## DATA SHOWN
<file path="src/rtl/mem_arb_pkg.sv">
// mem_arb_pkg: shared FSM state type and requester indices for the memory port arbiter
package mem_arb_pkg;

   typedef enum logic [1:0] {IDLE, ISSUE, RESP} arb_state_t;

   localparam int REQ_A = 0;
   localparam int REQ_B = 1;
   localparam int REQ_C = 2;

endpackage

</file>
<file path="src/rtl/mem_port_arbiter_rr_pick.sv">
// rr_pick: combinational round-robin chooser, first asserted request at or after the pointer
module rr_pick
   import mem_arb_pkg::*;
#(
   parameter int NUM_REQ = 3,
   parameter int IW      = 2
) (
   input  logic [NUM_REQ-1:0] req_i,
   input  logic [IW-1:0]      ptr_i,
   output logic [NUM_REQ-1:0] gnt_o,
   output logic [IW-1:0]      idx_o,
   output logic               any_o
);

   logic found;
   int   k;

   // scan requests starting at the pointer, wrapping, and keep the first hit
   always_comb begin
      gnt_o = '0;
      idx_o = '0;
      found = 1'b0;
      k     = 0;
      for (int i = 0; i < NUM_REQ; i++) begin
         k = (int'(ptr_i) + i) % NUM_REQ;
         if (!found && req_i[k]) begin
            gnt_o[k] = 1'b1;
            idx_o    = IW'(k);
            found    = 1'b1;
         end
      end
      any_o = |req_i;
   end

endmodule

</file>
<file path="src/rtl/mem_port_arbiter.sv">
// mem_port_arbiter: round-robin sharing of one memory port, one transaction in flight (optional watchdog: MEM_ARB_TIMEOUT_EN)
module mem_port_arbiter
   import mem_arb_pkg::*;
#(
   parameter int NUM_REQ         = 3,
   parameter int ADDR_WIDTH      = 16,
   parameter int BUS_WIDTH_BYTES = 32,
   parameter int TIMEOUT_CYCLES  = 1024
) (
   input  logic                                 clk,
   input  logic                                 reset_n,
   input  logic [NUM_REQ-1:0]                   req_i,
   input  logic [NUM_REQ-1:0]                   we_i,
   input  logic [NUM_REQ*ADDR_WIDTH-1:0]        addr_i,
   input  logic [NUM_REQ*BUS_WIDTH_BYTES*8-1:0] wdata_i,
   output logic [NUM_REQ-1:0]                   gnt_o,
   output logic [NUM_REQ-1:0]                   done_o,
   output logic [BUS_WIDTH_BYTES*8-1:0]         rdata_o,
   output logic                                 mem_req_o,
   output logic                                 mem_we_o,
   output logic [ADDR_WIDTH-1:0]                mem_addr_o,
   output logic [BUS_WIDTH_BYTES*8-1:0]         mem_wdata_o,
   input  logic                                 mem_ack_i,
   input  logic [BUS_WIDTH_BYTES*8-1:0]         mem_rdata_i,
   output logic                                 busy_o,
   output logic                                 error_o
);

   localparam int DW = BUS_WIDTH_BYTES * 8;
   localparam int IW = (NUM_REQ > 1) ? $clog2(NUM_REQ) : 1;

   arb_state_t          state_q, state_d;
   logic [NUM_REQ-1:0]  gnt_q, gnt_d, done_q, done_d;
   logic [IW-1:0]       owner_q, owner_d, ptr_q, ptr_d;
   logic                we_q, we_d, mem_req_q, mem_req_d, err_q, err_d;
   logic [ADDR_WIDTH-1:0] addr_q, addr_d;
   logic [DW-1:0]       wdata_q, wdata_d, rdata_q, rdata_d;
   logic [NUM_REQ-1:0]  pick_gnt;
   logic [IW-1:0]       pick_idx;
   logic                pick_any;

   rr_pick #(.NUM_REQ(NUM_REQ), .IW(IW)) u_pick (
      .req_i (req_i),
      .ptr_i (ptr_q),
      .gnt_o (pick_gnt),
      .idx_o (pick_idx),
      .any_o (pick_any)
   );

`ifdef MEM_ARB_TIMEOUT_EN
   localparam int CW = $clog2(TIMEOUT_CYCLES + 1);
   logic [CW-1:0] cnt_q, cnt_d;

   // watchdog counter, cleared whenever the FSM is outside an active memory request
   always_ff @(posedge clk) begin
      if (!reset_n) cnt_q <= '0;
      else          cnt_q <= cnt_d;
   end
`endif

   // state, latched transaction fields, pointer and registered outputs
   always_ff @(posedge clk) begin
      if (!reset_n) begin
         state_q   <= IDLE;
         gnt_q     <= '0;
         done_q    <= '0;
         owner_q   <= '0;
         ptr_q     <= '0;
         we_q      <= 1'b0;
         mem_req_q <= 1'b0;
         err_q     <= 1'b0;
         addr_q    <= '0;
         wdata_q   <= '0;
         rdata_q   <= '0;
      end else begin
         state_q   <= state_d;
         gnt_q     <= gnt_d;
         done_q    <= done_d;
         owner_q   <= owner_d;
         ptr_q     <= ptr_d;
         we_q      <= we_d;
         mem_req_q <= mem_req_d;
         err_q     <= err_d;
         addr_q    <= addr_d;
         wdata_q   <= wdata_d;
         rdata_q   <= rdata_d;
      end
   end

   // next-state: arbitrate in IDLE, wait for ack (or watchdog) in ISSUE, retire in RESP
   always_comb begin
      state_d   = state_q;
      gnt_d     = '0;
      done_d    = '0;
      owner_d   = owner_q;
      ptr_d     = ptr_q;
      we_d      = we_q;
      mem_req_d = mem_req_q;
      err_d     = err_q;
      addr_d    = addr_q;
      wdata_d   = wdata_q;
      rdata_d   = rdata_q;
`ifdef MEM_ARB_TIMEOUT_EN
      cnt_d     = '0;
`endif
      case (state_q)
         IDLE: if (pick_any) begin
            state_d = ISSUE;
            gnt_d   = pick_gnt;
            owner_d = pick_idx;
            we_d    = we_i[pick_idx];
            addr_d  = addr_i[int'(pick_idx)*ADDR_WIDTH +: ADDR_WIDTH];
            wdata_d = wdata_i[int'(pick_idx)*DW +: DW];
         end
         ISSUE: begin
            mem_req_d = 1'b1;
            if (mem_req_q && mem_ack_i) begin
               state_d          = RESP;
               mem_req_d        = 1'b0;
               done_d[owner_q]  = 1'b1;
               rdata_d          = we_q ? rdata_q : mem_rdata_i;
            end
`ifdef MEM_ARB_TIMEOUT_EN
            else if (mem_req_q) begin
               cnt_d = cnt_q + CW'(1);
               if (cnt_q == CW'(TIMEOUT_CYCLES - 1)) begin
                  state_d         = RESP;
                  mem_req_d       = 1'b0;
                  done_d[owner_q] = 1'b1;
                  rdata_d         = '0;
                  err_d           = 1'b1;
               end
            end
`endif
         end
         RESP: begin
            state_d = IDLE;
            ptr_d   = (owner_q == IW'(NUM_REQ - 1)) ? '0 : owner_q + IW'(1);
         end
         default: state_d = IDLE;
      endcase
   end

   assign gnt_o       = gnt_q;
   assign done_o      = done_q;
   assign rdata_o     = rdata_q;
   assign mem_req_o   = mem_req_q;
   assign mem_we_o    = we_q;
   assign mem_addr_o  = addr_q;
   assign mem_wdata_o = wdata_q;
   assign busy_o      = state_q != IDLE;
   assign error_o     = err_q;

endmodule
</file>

## PROBLEM REQUIREMENTS
Only the lines with "round" are needed; find them in the records and copy each one.

## EXERCISE RESPONSE
// rr_pick: combinational round-robin chooser, first asserted request at or after the pointer
// mem_port_arbiter: round-robin sharing of one memory port, one transaction in flight (optional watchdog: MEM_ARB_TIMEOUT_EN)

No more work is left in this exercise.